Just here for code? Git repo.
This is a followup on my last post about enhancing images using a generative adversarial autoencoder structure. This post is about how it was done, and we provide code to hopefully let the reader replicate the results.
This project was done in Theano, and closely follows the code given for the DCGAN paper of Alec Radford et al. I refactored some things to make it easier to change things around, and I had to change the architecture a bit. I originally tried porting the code over to Lasagne, a library built on top of Theano, but decided that it was only slowing me down doing this. After this project I have started to think that sadly, for small experimental projects using novel techniques, working with small simple modules over Theano is quicker than trying to twist your code to fit some given library.
The data is the CelebA imageset, which is roughly 200k images of celebrities. I scaled and cropped these images to 128×160 (because these dimensions divide by large powers of 2) and saved to HDF5 format (there is a python script in the git repo that does this for you). This is the target set. The input data is each of these images scaled down by a factor of 4 using PIL’s resize tool to give a size of 32×40. As with the original dcgan code, we feed the images to the neural network using the fuel library.
In retrospect, I possibly should have trained the neural network on an easier dataset to start with, to give it more of a chance to excel. For example using dlib I could have cropped/sized each image to be just the bounding box around the face a la Openface. This would have meant the model would have spent less time trying to learn the background, though as someone pointed out in the reddit thread, this problem is already well solved by PCA methods (I found this quite surprising).
A generative adversarial autoencoder has the following structure.
For my experiment, the autoencoding step consisted of 2 convolutional/pooling steps followed by 4 deconvolutional/depooling steps (the fattest middle layer consisted of 1024 8×10 images). The discriminator consisted of 4 convolutional/pooling followed by a straight sigmoid logistic regression on all of the outputs. As in Alec Radfords code, for each layer we do batch normalisation and we use learned pooling/unpooling steps rather than just straight maxpooling.
We train in batches, alternating between updating the weights of the the autoencoder (generator) and those of the discriminator.
To update the discriminator, we take a generated fake image and its real target, and then punish the discriminator for thinking the real image was fake, and that the fake image was real (binary crossentropy). We only update the weights in the discriminator on this step.
To update the generator, we have two loss functions. The first is the reconstruction cost – MSE distance between the generated image, and the target image. N.B – we actually run MSE on downsized versions of the target/generated images, first applying an averaged pooling layer – the loss function wants the grainy images to look the same, not necessarily the upscaled images. If you try to use the MSE of the full size images, you suffer the standard ‘blurred’ effect that MSE trained autoencoders suffer from (I talked about this in the last post). The other loss function is that of the discriminator, we punish the generator for generating images that the discriminator correctly classifies as fake (binary crossentropy). We only update the weights in the autoencoder here, using an (ad-hoc) linear combination of the two loss functions.
I trained this model on my Titan X GPU. It took 24 hours to do something like 10 epochs.
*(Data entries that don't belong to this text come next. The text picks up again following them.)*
--- src/include/ifetch_params.svh ---
`ifndef IFETCH_PARAMS_SVH
`define IFETCH_PARAMS_SVH

// Core and Sv39 address widths
`define IFETCH_XLEN     64
`define IFETCH_VA_LEN   39
`define IFETCH_PA_LEN   56
`define IFETCH_PG_OFFS  12
`define IFETCH_VPN_SEG  9     // Bits of VPN per table level

// Testbench sizing
`define IFETCH_TB_NUM_REQ       48
`define IFETCH_TB_CYC_PER_REQ   200

`endif

--- src/design/ifetch_pkg.sv ---
`include "ifetch_params.svh"

package ifetch_pkg;

    typedef logic [`IFETCH_XLEN-1:0] vaddr_t;     // Full 64-bit PC
    typedef logic [`IFETCH_PA_LEN-1:0] paddr_t;
    typedef logic [`IFETCH_PA_LEN-`IFETCH_PG_OFFS-1:0] ppn_t;
    typedef logic [`IFETCH_VA_LEN-`IFETCH_PG_OFFS-1:0] vpn_t;

    // Table level being read, root first
    typedef enum logic [1:0] {
        LVL_2,
        LVL_1,
        LVL_0
    } walk_level_t;

    typedef enum logic [2:0] {
        ST_IDLE_FETCH,
        ST_FAULT,
        ST_WALK
    } fetch_state_t;

    // Sv39 page table entry layout
    typedef struct packed {
        logic [9:0] rsvd;
        ppn_t       ppn;
        logic [1:0] rsw;
        logic       d;
        logic       a;
        logic       g;
        logic       u;
        logic       x;
        logic       w;
        logic       r;
        logic       v;
    } pte_t;

endpackage

--- src/design/walk_if.sv ---
`timescale 1ns/1ps

interface walk_if;

    import ifetch_pkg::*;

    // Walk context from the controller
    logic [63:0] pte;
    walk_level_t level;
    vaddr_t      vpn_pc;
    logic        prv;       // 1 for supervisor
    logic        sum;

    // Decoded result of the current PTE
    logic        fault;
    logic        non_leaf;
    paddr_t      next_addr;
    ppn_t        leaf_ppn;

    modport ctrl (
        output pte, level, vpn_pc, prv, sum,
        input  fault, non_leaf, next_addr, leaf_ppn
    );

    // Seen from the PTE checker
    modport chk (
        input  pte, level, vpn_pc, prv, sum,
        output fault, non_leaf, next_addr, leaf_ppn
    );

endinterface

--- src/design/ar_hold.sv ---
`timescale 1ns/1ps

module ar_hold (
    input  logic                clk,
    input  logic                rstn,
    input  logic                issue,
    input  ifetch_pkg::paddr_t  issue_addr,
    output logic                ar_valid,
    output ifetch_pkg::paddr_t  ar_addr,
    input  logic                ar_ready
);

    import ifetch_pkg::*;

    logic   held_q;         // Address waiting for ar_ready
    paddr_t held_addr_q;

    // New issue goes straight out, held one takes over later
    assign ar_valid = held_q | issue;
    assign ar_addr  = held_q ? held_addr_q : issue_addr;

    always_ff @(posedge clk or negedge rstn) begin
        if (!rstn)
            held_q <= 1'b0;
        else if (ar_ready)
            held_q <= 1'b0;
        else if (issue)
            held_q <= 1'b1;
    end

    always_ff @(posedge clk) begin
        if (issue)
            held_addr_q <= issue_addr;
    end

    a_no_issue_held: assert property (@(posedge clk) disable iff (!rstn)
        issue |-> !held_q)
        else $error("issue while an address is still held");

    // Read channel rule seen from the memory side
    a_addr_stable: assert property (@(posedge clk) disable iff (!rstn)
        (ar_valid && !ar_ready) |=> (ar_valid && $stable(ar_addr)))
        else $error("ar_addr changed before ar_ready");

endmodule

--- src/design/ifetch_ctrl.sv ---
`timescale 1ns/1ps
`include "ifetch_params.svh"

module ifetch_ctrl (
    input  logic                     clk,
    input  logic                     rstn,

    input  logic                     req_valid,
    input  ifetch_pkg::vaddr_t       req_pc,
    input  logic [`IFETCH_XLEN-1:0]  req_satp,
    input  logic                     req_prv,
    input  logic                     req_sum,
    input  logic                     req_flush,

    output logic                     resp_valid,
    output ifetch_pkg::vaddr_t       resp_pc,
    output logic [31:0]              resp_instr,
    output logic                     resp_exception,

    input  logic                     r_valid,
    input  logic [`IFETCH_XLEN-1:0]  r_data,

    walk_if.ctrl                     walk,

    output ifetch_pkg::vpn_t         lookup_vpn,
    input  logic                     hit,
    input  ifetch_pkg::ppn_t         hit_ppn,
    output logic                     fill,
    output ifetch_pkg::vpn_t         fill_vpn,
    output ifetch_pkg::ppn_t         fill_ppn,
    output logic                     flush,

    output logic                     issue,
    output ifetch_pkg::paddr_t       issue_addr
);

    import ifetch_pkg::*;

    localparam int XL = `IFETCH_XLEN;
    localparam int VA = `IFETCH_VA_LEN;
    localparam int PA = `IFETCH_PA_LEN;
    localparam int PO = `IFETCH_PG_OFFS;

    fetch_state_t state_q, state_d;
    walk_level_t  level_q, level_d;
    vaddr_t       pc_q;
    logic         prv_q;
    logic         sum_q;
    logic         outstanding_q;    // A read is in flight
    logic         canonical;
    logic         xlat_on;

    // Upper bits must all copy bit 38
    assign canonical = ~|req_pc[XL-1:VA-1] | &req_pc[XL-1:VA-1];
    assign xlat_on   = req_satp[XL-1];      // Sv39 mode selected

    assign lookup_vpn = req_pc[VA-1:PO];
    assign flush      = req_valid & req_flush;
    assign fill_vpn   = pc_q[VA-1:PO];
    assign fill_ppn   = walk.leaf_ppn;

    assign walk.pte    = r_data;
    assign walk.level  = level_q;
    assign walk.vpn_pc = pc_q;
    assign walk.prv    = prv_q;
    assign walk.sum    = sum_q;

    assign resp_pc    = pc_q;
    assign resp_instr = pc_q[2] ? r_data[63:32] : r_data[31:0];

    always_comb begin
        state_d        = state_q;
        level_d        = level_q;
        resp_valid     = 1'b0;
        resp_exception = 1'b0;
        fill           = 1'b0;
        issue          = 1'b0;
        issue_addr     = '0;

        case (state_q)
            ST_IDLE_FETCH: begin
                if (r_valid && outstanding_q)
                    resp_valid = 1'b1;
            end
            ST_FAULT: begin
                resp_valid     = 1'b1;
                resp_exception = 1'b1;
                state_d        = ST_IDLE_FETCH;
            end
            ST_WALK: begin
                if (r_valid) begin
                    if (walk.fault) begin
                        state_d = ST_FAULT;
                    end else if (walk.non_leaf) begin
                        // Descend one level
                        issue      = 1'b1;
                        issue_addr = walk.next_addr;
                        level_d    = (level_q == LVL_2) ? LVL_1 : LVL_0;
                    end else begin
                        fill       = 1'b1;
                        issue      = 1'b1;
                        issue_addr = {walk.leaf_ppn, pc_q[PO-1:2], 2'b00};
                        state_d    = ST_IDLE_FETCH;
                    end
                end
            end
            default: state_d = ST_IDLE_FETCH;
        endcase

        if (req_valid) begin
            if (!xlat_on) begin
                issue      = 1'b1;      // Bare physical fetch
                issue_addr = {req_pc[PA-1:2], 2'b00};
            end else if (!canonical) begin
                state_d = ST_FAULT;
            end else if (hit) begin
                issue      = 1'b1;
                issue_addr = {hit_ppn, req_pc[PO-1:2], 2'b00};
            end else begin
                // Root PTE read
                issue      = 1'b1;
                issue_addr = {req_satp[PA-PO-1:0], req_pc[VA-1:VA-9], 3'b000};
                state_d    = ST_WALK;
                level_d    = LVL_2;
            end
        end
    end

    always_ff @(posedge clk or negedge rstn) begin
        if (!rstn) begin
            state_q       <= ST_IDLE_FETCH;
            level_q       <= LVL_2;
            outstanding_q <= 1'b0;
        end else begin
            state_q <= state_d;
            level_q <= level_d;
            if (issue)
                outstanding_q <= 1'b1;
            else if (r_valid)
                outstanding_q <= 1'b0;
        end
    end

    always_ff @(posedge clk) begin
        if (req_valid) begin
            pc_q  <= {req_pc[XL-1:1], 1'b0};
            prv_q <= req_prv;
            sum_q <= req_sum;
        end
    end

    // CPU waits for resp_valid before the next request
    a_no_req_busy: assert property (@(posedge clk) disable iff (!rstn)
        req_valid |-> (!outstanding_q && state_q == ST_IDLE_FETCH))
        else $error("request while a fetch or walk is outstanding");

endmodule

--- src/design/ifetch_top.sv ---
`timescale 1ns/1ps
`include "ifetch_params.svh"

module ifetch_top (
    input  logic                     clk,
    input  logic                     rstn,

    // CPU side
    input  logic                     req_valid,
    input  ifetch_pkg::vaddr_t       req_pc,
    input  logic [`IFETCH_XLEN-1:0]  req_satp,
    input  logic                     req_prv,
    input  logic                     req_sum,
    input  logic                     req_flush,
    output logic                     resp_valid,
    output ifetch_pkg::vaddr_t       resp_pc,
    output logic [31:0]              resp_instr,
    output logic                     resp_exception,

    // Memory read channel
    output logic                     ar_valid,
    output ifetch_pkg::paddr_t       ar_addr,
    input  logic                     ar_ready,
    input  logic                     r_valid,
    input  logic [`IFETCH_XLEN-1:0]  r_data
);

    import ifetch_pkg::*;

    vpn_t   lookup_vpn;
    logic   hit;
    ppn_t   hit_ppn;
    logic   fill;
    vpn_t   fill_vpn;
    ppn_t   fill_ppn;
    logic   flush;
    logic   issue;
    paddr_t issue_addr;

    walk_if walk_i ();

    ifetch_ctrl ctrl_i (
        .clk            (clk),
        .rstn           (rstn),
        .req_valid      (req_valid),
        .req_pc         (req_pc),
        .req_satp       (req_satp),
        .req_prv        (req_prv),
        .req_sum        (req_sum),
        .req_flush      (req_flush),
        .resp_valid     (resp_valid),
        .resp_pc        (resp_pc),
        .resp_instr     (resp_instr),
        .resp_exception (resp_exception),
        .r_valid        (r_valid),
        .r_data         (r_data),
        .walk           (walk_i.ctrl),
        .lookup_vpn     (lookup_vpn),
        .hit            (hit),
        .hit_ppn        (hit_ppn),
        .fill           (fill),
        .fill_vpn       (fill_vpn),
        .fill_ppn       (fill_ppn),
        .flush          (flush),
        .issue          (issue),
        .issue_addr     (issue_addr)
    );

    pte_check pte_check_i (
        .walk (walk_i.chk)
    );

    xlat_cache xlat_cache_i (
        .clk        (clk),
        .rstn       (rstn),
        .lookup_vpn (lookup_vpn),
        .hit        (hit),
        .hit_ppn    (hit_ppn),
        .fill       (fill),
        .fill_vpn   (fill_vpn),
        .fill_ppn   (fill_ppn),
        .flush      (flush)
    );

    ar_hold ar_hold_i (
        .clk        (clk),
        .rstn       (rstn),
        .issue      (issue),
        .issue_addr (issue_addr),
        .ar_valid   (ar_valid),
        .ar_addr    (ar_addr),
        .ar_ready   (ar_ready)
    );

endmodule

--- src/design/pte_check.sv ---
`timescale 1ns/1ps
`include "ifetch_params.svh"

module pte_check (
    walk_if.chk walk
);

    import ifetch_pkg::*;

    localparam int PO  = `IFETCH_PG_OFFS;
    localparam int SEG = `IFETCH_VPN_SEG;

    pte_t pte_f;
    logic is_ptr;
    logic bad_perm;
    logic priv_bad;
    logic misaligned;

    assign pte_f = pte_t'(walk.pte);

    // V set with R, W and X clear points to the next table
    assign is_ptr   = pte_f.v & ~pte_f.r & ~pte_f.w & ~pte_f.x;
    assign bad_perm = pte_f.w & ~pte_f.r;       // Reserved W without R

    // User page from S-mode needs SUM, S page never from U-mode
    assign priv_bad = pte_f.u ? (walk.prv & ~walk.sum) : ~walk.prv;

    always_comb begin
        case (walk.level)
            LVL_2:   misaligned = |pte_f.ppn[2*SEG-1:0];
            LVL_1:   misaligned = |pte_f.ppn[SEG-1:0];
            default: misaligned = 1'b0;
        endcase
    end

    always_comb begin
        if (!pte_f.v || bad_perm)
            walk.fault = 1'b1;
        else if (is_ptr)
            walk.fault = (walk.level == LVL_0);     // No table below level 0
        else
            walk.fault = ~pte_f.a | priv_bad | misaligned;
    end

    assign walk.non_leaf = is_ptr;

    always_comb begin
        case (walk.level)
            LVL_2:   walk.next_addr = {pte_f.ppn, walk.vpn_pc[PO+2*SEG-1:PO+SEG], 3'b000};
            default: walk.next_addr = {pte_f.ppn, walk.vpn_pc[PO+SEG-1:PO], 3'b000};
        endcase
    end

    // Superpages take the low PPN bits from the PC
    always_comb begin
        case (walk.level)
            LVL_2: walk.leaf_ppn = {pte_f.ppn[$bits(ppn_t)-1:2*SEG],
                                    walk.vpn_pc[PO+2*SEG-1:PO]};
            LVL_1: walk.leaf_ppn = {pte_f.ppn[$bits(ppn_t)-1:SEG],
                                    walk.vpn_pc[PO+SEG-1:PO]};
            default: walk.leaf_ppn = pte_f.ppn;
        endcase
    end

endmodule

--- src/design/xlat_cache.sv ---
`timescale 1ns/1ps

module xlat_cache (
    input  logic              clk,
    input  logic              rstn,
    input  ifetch_pkg::vpn_t  lookup_vpn,
    output logic              hit,
    output ifetch_pkg::ppn_t  hit_ppn,
    input  logic              fill,
    input  ifetch_pkg::vpn_t  fill_vpn,
    input  ifetch_pkg::ppn_t  fill_ppn,
    input  logic              flush
);

    import ifetch_pkg::*;

    logic valid_q;
    vpn_t vpn_q;
    ppn_t ppn_q;

    // A flush in the lookup cycle already misses
    assign hit     = valid_q & ~flush & (lookup_vpn == vpn_q);
    assign hit_ppn = ppn_q;

    always_ff @(posedge clk or negedge rstn) begin
        if (!rstn)
            valid_q <= 1'b0;
        else if (flush)
            valid_q <= 1'b0;    // Flush wins over fill
        else if (fill)
            valid_q <= 1'b1;
    end

    always_ff @(posedge clk) begin
        if (fill && !flush) begin
            vpn_q <= fill_vpn;
            ppn_q <= fill_ppn;
        end
    end

    // Fills end a walk, flushes come with a new request
    a_fill_flush: assert property (@(posedge clk) disable iff (!rstn)
        !(fill && flush))
        else $error("fill and flush in the same cycle");

endmodule

--- config.mk ---
export PLATFORM = sky130hd
export DESIGN_NAME = ifetch_top
export DESIGN_NICKNAME = d
export VERILOG_FILES = /design/src/design/ifetch_pkg.sv /design/src/design/walk_if.sv /design/src/design/ar_hold.sv /design/src/design/ifetch_ctrl.sv /design/src/design/ifetch_top.sv /design/src/design/pte_check.sv /design/src/design/xlat_cache.sv
export VERILOG_INCLUDE_DIRS = /design/src /design/src/include
export SDC_FILE = /design/constraint.sdc
export NUM_CORES = 1
export LEC_CHECK = 0
export BUFFER_PORTS_ARGS = -buffer_cell sky130_fd_sc_hd__buf_2
export CAP_MARGIN = 40
export CELL_PAD_IN_SITES_DETAIL_PLACEMENT = 2
export CELL_PAD_IN_SITES_GLOBAL_PLACEMENT = 2
export CORE_UTILIZATION = 25
export DETAILED_ROUTE_END_ITERATION = 8
export PLACE_DENSITY_LB_ADDON = 0.25
export SLEW_MARGIN = 20
export SYNTH_ARGS = -nofsm -noshare
export SYNTH_HDL_FRONTEND = slang
export SYNTH_HIERARCHICAL = 1
export SYNTH_SLANG_ARGS = --single-unit
--- constraint.sdc ---
create_clock -name clk -period 6.41 [get_ports clk]
set_input_delay 0.9615 -clock clk [delete_from_list [all_inputs] [get_ports clk]]
set_output_delay 0.9615 -clock clk [all_outputs]
set_load 0.01 [all_outputs]
# ---- Word level (Yosys, flattened, before mapping)
# Index checks and enable logic that the tools add are counted.
dict set report totals {
  reg_bits 200
  wordCells 102
}
dict set report classes {
  reduce_logical 15
  bitwise 19
  eq_ne 5
  muxes 52
}
# cell n
set ops {}
lappend ops {{$mux W56} 8}
lappend ops {{$pmux W18 S2} 1}
lappend ops {{$mux W32} 1}
lappend ops {{$mux W30} 1}
lappend ops {{$eq A27 B27 Y1} 1}
lappend ops {{$reduce_and A26 Y1} 1}
lappend ops {{$reduce_or A26 Y1} 1}
lappend ops {{$mux W1} 21}
lappend ops {{$mux W3} 7}
lappend ops {{$mux W2} 9}
lappend ops {{$reduce_or A18 Y1} 1}
lappend ops {{$mux W12} 1}
lappend ops {{$reduce_or A9 Y1} 1}
lappend ops {{$and A1 B1 Y1} 8}
lappend ops {{$not A1 Y1} 7}
lappend ops {{$pmux W3 S2} 1}
lappend ops {{$reduce_bool A2 Y1} 3}
lappend ops {{$or A1 B1 Y1} 4}
lappend ops {{$pmux W1 S2} 2}
lappend ops {{$eq A3 B1 Y1 const B} 1}
lappend ops {{$eq A3 B2 Y1 const B} 1}
lappend ops {{$logic_not A1 Y1} 3}
lappend ops {{$logic_not A3 Y1} 1}
lappend ops {{$eq A2 B1 Y1 const B} 1}
lappend ops {{other kinds (4)} 5}

# ---- Logic depth before layout (Yosys ltp)
# Gate-level depths: netlist of run 1.
dict set report depth {
  ltp_word 15
  mapped_depth 12
}

# ---- Hierarchy
# The synthesis of run 1 kept the hierarchy.
# module cells_each instances area_per_inst_um2
set by_module_without_submodules {}
lappend by_module_without_submodules {ifetch_ctrl 721 1 6972.9}
lappend by_module_without_submodules {xlat_cache 112 1 2476.1}
lappend by_module_without_submodules {ar_hold 121 1 2469.9}
lappend by_module_without_submodules {pte_check 148 1 942.2}

# ---- Worst setup path after synthesis of run 1
# Ideal clock, no wire load.
dict set report synth_path {
  kind {input to register}
  start {in r_data[11]}
  end {reg xlat_cache_i.ppn_q[0] (netlist: xlat_cache_i/hit_ppn[0]) (enable)}
  setup_time_ns 0.509
  stages 8
  setup_slack_ns 0.590
  path_buffers 1
  t_arrival_ns 5.310
  path_cell_list {buf_4 nor4_1 a31oi_1 nor3_1 o221ai_1 nand2b_1 nor2_1 nor2b_1}
}
dict set report synth_via {
  elab_chain_len 9
}
# element line_no
set synth_rtl {}
lappend synth_rtl {{start: declaration} ifetch_top.sv:25} ;# input logic [`IFETCH_XLEN-1:0] r_data
lappend synth_rtl {{$reduce_or A18 Y1 / $reduce_or A9 Y1 (equally long branches)} {pte_check.sv:30, pte_check.sv:31}}
lappend synth_rtl {{$pmux W1 S2 *} pte_check.sv:29} ;# case (walk.level)
lappend synth_rtl {{$or A1 B1 Y1 *} pte_check.sv:42} ;# walk.fault = ~pte_f.a | priv_bad | misaligned;
lappend synth_rtl {{$mux W1 *} pte_check.sv:39} ;# else if (is_ptr)
lappend synth_rtl {{$mux W1 *} pte_check.sv:37} ;# if (!pte_f.v || bad_perm)
lappend synth_rtl {{net walk_i.fault} walk_if.sv:15} ;# logic fault;
lappend synth_rtl {{$mux W1 *} ifetch_ctrl.sv:92} ;# if (walk.fault) begin
lappend synth_rtl {{$mux W1 *} ifetch_ctrl.sv:91} ;# if (r_valid) begin
lappend synth_rtl {{$mux W1 *} ifetch_ctrl.sv:80} ;# case (state_q)
lappend synth_rtl {{net fill} ifetch_top.sv:33} ;# logic fill;
lappend synth_rtl {{$logic_and A1 B1 Y1 *} xlat_cache.sv:35} ;# if (fill && !flush) begin
lappend synth_rtl {{end signal: assignment} xlat_cache.sv:37} ;# ppn_q <= fill_ppn;
lappend synth_rtl {{end: declaration} xlat_cache.sv:19} ;# ppn_t ppn_q;
# The timed path passes the listed nets; every way through them passes the cells marked *.
# A chain may end at the register's enable or synchronous reset.

# ---- Final worst setup path of run 1
dict set report layout_path {
  start {in req_pc[33]}
  end {out ar_addr[13]}
}
dict set report layout_via {
  elab_chain_len 7
}
# element line_no
set layout_rtl {}
lappend layout_rtl {{start: declaration} ifetch_top.sv:10} ;# input ifetch_pkg::vaddr_t req_pc,
lappend layout_rtl {{$eq A27 B27 Y1} xlat_cache.sv:22} ;# assign hit = valid_q & ~flush & (lookup_vpn == vpn_q);
lappend layout_rtl {{$and A1 B1 Y1} xlat_cache.sv:22}
lappend layout_rtl {{net hit} ifetch_top.sv:31} ;# logic hit;
lappend layout_rtl {{$mux W56} ifetch_ctrl.sv:116} ;# end else if (hit) begin
lappend layout_rtl {{$mux W56} ifetch_ctrl.sv:114} ;# end else if (!canonical) begin
lappend layout_rtl {{$mux W56} ifetch_ctrl.sv:111} ;# if (!xlat_on) begin
lappend layout_rtl {{$mux W56} ifetch_ctrl.sv:110} ;# if (req_valid) begin
lappend layout_rtl {{net issue_addr[13]} ifetch_top.sv:38} ;# paddr_t issue_addr;
lappend layout_rtl {{$mux W56} ar_hold.sv:20} ;# assign ar_addr = held_q ? held_addr_q : issue_addr;
lappend layout_rtl {{end: declaration} ifetch_top.sv:22} ;# output ifetch_pkg::paddr_t ar_addr,
# The timed path passes the listed nets, and every way through them passes these cells.

==> results of run 1 <==
## stage by stage
stage	worst slack (ns)	total power, mW	area (sq um)	hold slack, ns
after floorplan	0.590	1.91	12400	0.428
after global placement	1.38	2.05	13000	0.430
after detailed placement	1.33	2.06	13100	0.434
after CTS	1.34	3.26	13700	0.253
after global routing	1.15	3.33	13700	0.268
final	1.38	3.19	13700	0.300
## routing by layer
metal,wire (microns),share of wire,vias up,track usage
met5,26,0.00060,-,0
met4,505,0.012,4,0.0424
met3,1860,0.043,26,0.0452
met2,21400,0.49,174,0.290
met1,19700,0.45,4069,0.227
li1,-,-,3652,-
## how the worst max path moves through the flow
| stage | slack, ns | cells past startpoint | start | to |
|---|---|---|---|---|
| 4_1_cts | 1.34 | 9 | req_pc[38] | ar_addr[13] |
| 6_report | 1.38 | 12 | req_pc[33] | ar_addr[13] |
| 3_3_place_gp | 1.38 | 9 | req_pc[38] | ar_addr[3] |
| 5_1_grt | 1.15 | 12 | req_pc[33] | ar_addr[13] |
| 3_5_place_dp | 1.33 | 9 | req_pc[38] | ar_addr[13] |
| 2_1_floorplan | 0.59 | 8 | r_data[11] | xlat_cache_i/hit_ppn[0]$_DFFE_PP_ |
## layout make-up
class,count,area share
clock inverter,15,0.0120
clock buffer,17,0.0311
tap,664,0.0608
sequential,200,0.437
timing repair buffer,352,0.137
multi-input combinational,557,0.321
inverter,2,0.000549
The interested reader may be interested in training one of these models themselves and would probably benefit from these notes :
- Use an IPython notebook (as in the git repo). I don’t know if Alex Radford et al really trained their models in python from the command line as it would appear from their code, but this will be very tedious to train. It is invaluable to be able to monitor training, stop, adjust and restart, while not throwing away the weights already trained.
- Keep checking the numbers printed out by the logging (the code in the repo calculates costs on a holdout set every 100 batches).
- I found it was important to make sure that the model put emphasis on the MSE cost at the start by weighting the loss function towards it, otherwise that cost would never converge. Once it gets low you can dampen it a lot (scaled down 100 times) without it diverging.
- The adversarial cost takes a looooong time to converge. Your faces will look completely crazy for the first few hours.
- If the generative adversarial cost is much higher than the discriminative cost, try doing two or three batches of generative updates for every one of the discriminative costs. I sometimes found that the generator would get stuck, never being able to catch up to the discriminator, and this helped a lot. By the end though, you should probably be doing 50/50 for the best results. Remember that although we are competing against the discriminator, we also need it to get as good as possible.
- I think the discriminator I trained was not so great. It would probably be worth sticking a fully connected layer at the end before the final sigmoid function.
- It’s my belief that if you want to run this on a harder dataset, one needs the fattest layer of the generator and discriminator to be a lot bigger than the one I used to realistically be able to learn the different features needed for all the textures and shapes encountered in the wild. I tried running the model on small patches of images from imagenet (examples in the last post), and the results were pretty poor. It also seems to me that for a dataset like imagenet, one would have to take in a lot of the context data to be able to realistically fill in the textures – i.e. using global level features of the data. Perhaps something like residual networks could help here.